With that said...the bride is not understanding of your sitiation but since others have responded no and she has told you he can attend, what are you going to do?
If you were just a guest, I would decline the invitation but since you have already agreed to be a bridesmaid you need to make the best of the situation. I would let her know that you would love to bring your SO now that there is room for him and tell her that you appreciate her including him. (you might want to practice this in the mirror 1st!)
I agree that driving yourself around in a BM dress would not be fun at all...
If you are gracious, be a good friend and bridesmaid AND get to bring your SO, you all win. Taking the high road here is the only way I think you can enjoy the day!
Malissa
09-08-2009, 04:37 PM
I talked with her the other day and he is not invited to the groom's dinner. I guess I am not really surprised. I didn't say anything when we were talking about it. I just don't think she gets it.

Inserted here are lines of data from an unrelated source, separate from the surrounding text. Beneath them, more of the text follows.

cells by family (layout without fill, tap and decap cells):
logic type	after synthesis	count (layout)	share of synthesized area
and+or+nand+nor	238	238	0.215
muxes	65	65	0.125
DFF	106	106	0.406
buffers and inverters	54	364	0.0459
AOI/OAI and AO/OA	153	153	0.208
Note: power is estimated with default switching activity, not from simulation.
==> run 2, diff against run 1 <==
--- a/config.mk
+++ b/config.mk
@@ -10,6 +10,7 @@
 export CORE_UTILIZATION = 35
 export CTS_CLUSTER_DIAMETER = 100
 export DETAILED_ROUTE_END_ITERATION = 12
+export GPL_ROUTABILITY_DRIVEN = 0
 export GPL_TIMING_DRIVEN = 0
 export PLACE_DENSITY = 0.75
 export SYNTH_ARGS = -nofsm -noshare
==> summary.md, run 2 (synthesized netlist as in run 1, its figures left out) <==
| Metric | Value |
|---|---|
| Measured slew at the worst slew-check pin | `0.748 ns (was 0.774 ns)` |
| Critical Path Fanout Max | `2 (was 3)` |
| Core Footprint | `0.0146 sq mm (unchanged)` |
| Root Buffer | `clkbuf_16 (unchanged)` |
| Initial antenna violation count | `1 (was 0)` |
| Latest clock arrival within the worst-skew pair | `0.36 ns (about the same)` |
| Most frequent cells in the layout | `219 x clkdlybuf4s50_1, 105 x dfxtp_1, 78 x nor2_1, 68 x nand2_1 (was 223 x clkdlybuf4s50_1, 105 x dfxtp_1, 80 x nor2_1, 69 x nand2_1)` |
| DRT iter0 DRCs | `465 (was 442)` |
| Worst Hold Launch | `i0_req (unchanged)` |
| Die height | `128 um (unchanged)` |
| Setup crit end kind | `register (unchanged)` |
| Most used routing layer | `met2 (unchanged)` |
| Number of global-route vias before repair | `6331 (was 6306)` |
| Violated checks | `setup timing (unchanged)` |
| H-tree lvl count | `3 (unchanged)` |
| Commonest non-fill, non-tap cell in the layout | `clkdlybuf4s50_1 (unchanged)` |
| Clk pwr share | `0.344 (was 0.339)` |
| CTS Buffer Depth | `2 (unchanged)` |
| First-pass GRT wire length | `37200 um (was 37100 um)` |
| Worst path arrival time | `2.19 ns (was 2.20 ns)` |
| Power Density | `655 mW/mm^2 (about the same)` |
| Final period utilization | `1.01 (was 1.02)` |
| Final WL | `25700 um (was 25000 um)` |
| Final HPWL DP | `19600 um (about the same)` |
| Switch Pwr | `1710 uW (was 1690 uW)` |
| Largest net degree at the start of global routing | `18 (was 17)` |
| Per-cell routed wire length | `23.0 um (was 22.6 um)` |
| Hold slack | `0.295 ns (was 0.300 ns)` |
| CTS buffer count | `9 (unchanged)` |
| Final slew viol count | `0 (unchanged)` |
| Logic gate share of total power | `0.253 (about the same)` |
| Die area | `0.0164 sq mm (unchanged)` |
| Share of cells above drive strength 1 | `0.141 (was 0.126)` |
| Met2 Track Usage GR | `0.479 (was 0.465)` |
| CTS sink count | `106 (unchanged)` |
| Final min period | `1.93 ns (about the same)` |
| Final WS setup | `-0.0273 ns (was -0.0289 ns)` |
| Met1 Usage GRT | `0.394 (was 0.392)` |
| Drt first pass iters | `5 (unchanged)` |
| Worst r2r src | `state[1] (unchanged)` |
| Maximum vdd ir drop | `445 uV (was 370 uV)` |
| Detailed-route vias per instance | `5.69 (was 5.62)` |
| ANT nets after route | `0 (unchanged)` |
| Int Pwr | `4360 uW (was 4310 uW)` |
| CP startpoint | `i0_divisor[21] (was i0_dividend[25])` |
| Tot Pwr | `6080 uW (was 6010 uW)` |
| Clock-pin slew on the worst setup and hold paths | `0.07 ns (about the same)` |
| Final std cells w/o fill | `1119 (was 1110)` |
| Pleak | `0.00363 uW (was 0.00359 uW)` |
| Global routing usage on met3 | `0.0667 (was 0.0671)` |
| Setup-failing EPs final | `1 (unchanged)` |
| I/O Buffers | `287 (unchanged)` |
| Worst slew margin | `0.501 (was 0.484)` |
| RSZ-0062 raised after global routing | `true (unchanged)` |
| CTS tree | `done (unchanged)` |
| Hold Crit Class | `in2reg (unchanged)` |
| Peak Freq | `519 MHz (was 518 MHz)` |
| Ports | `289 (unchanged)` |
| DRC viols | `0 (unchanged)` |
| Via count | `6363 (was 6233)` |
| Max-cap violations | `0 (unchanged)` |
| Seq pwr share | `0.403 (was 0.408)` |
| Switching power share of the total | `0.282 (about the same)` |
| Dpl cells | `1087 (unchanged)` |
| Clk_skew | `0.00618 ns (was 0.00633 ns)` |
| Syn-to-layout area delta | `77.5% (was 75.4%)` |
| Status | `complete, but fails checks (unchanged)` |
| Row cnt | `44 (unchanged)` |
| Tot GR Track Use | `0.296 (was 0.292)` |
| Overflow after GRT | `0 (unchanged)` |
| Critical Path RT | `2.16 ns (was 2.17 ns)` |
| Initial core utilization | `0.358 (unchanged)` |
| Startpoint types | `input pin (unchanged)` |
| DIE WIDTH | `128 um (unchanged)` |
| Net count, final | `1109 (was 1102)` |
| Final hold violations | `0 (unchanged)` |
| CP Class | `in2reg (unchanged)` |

He is coming with me to the wedding so I'm happy about that. I'm trying to stay positive about it even though the whole situation sucks. I love weddings and I love getting all dressed up and I'm sure I'll still have a great time!
jillian
09-13-2009, 01:24 PM
What's a groom's dinner?
I'm glad he is able to go to the wedding with you regardless of the reasoning.
Malissa
09-15-2009, 03:25 PM
It's the same as the rehearsal dinner. Maybe it's a midwestern/Minnesota thing? Or maybe it's just me making up my own events. :)
FavorMama
10-14-2009, 09:10 PM
I think the bridal party should be an exception.
We had a "no children" rule at our wedding and no kids under 13 were allowed. But... one of my bridesmaids had a 2-yr. old daughter and since she is my best friend and had spent a lot to be a part of my day, and traveled to my location out of state and stayed overnight with her family, I HAD TO let her bring her daughter.

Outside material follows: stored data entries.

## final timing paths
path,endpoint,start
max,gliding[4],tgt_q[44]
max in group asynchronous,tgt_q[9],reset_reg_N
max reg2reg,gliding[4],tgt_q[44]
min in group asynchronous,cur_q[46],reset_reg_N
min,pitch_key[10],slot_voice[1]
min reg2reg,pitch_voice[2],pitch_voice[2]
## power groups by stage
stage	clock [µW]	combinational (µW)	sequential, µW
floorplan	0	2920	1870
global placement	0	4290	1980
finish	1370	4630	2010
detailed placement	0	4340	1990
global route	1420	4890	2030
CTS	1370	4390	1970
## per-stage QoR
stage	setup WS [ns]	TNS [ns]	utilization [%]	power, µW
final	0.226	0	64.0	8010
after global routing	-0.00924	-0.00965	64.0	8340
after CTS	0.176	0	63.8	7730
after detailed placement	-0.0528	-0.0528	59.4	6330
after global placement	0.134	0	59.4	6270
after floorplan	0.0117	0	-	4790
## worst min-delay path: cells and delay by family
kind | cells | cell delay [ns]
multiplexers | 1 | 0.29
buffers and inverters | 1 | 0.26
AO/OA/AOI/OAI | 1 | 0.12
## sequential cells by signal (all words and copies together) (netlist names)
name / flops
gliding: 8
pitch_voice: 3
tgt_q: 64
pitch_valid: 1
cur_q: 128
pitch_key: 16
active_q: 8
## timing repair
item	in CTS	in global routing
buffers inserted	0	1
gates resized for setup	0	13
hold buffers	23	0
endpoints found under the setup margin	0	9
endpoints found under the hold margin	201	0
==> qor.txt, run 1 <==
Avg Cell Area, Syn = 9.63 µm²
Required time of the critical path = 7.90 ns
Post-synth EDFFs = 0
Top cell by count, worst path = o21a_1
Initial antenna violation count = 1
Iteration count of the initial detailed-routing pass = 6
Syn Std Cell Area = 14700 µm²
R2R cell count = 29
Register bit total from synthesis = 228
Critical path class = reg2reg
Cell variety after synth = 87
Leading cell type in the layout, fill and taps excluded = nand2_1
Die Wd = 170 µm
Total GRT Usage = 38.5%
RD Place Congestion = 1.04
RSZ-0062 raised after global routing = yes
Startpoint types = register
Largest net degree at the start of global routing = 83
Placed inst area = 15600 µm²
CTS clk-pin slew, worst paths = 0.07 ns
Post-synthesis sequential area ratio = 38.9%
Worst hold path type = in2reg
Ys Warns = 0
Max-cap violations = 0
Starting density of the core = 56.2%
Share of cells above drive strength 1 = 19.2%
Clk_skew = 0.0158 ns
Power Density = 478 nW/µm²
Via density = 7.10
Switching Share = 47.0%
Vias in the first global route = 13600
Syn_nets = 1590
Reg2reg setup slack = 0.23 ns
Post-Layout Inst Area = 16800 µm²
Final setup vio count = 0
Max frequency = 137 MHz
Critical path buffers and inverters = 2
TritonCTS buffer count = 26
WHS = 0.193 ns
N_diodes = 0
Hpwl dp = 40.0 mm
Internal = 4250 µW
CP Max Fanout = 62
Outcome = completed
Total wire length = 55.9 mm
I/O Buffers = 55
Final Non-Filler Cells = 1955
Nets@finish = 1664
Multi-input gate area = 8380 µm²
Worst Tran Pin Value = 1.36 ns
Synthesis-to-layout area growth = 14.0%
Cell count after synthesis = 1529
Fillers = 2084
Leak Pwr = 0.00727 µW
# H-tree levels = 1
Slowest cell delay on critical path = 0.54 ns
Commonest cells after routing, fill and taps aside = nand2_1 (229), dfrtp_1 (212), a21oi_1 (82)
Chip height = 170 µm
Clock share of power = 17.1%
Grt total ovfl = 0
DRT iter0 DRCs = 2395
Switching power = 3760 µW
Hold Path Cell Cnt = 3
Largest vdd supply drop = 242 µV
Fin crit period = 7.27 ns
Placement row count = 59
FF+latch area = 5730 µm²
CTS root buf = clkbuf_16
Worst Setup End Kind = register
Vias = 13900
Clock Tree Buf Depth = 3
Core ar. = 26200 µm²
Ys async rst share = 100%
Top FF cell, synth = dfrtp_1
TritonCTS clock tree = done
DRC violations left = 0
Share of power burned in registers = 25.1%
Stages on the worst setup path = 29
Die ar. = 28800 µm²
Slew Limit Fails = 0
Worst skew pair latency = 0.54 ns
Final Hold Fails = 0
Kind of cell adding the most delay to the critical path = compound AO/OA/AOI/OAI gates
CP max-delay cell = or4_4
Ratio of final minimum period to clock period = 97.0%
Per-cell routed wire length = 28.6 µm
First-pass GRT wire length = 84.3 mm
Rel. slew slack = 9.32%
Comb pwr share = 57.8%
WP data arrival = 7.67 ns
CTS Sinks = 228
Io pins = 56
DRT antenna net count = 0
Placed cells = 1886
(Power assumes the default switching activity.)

Some people made comments because they were angry that they weren't allowed to bring their children but they saw this little toddler on the dance floor. I had to explain that it was my bridesmaid's daughter and since she was from out of state, she had no childcare for her. Some were still angry, but most understood.
If the other bridesmaids in the wedding you're in are allowed to bring husbands, then you DEFINITELY should be allowed to bring your boyfriend. Discriminating against you for not being married is ridiculous. It's not like you're going to go out and find some random person to bring just to have a date. After 4.5 years together, I think it's pretty obvious you're serious. It would've been different if you were "single." But you're not.
So yes, I would be angry. And if your friend is a friend, she'd stand up to her Mother and say "I'm letting Malissa bring [insert name here,] because it's my wedding and she's part of my wedding party, and my friend, and I WANT her to bring him." Or whatever.
:-)
I'm glad you were finally allowed to bring him.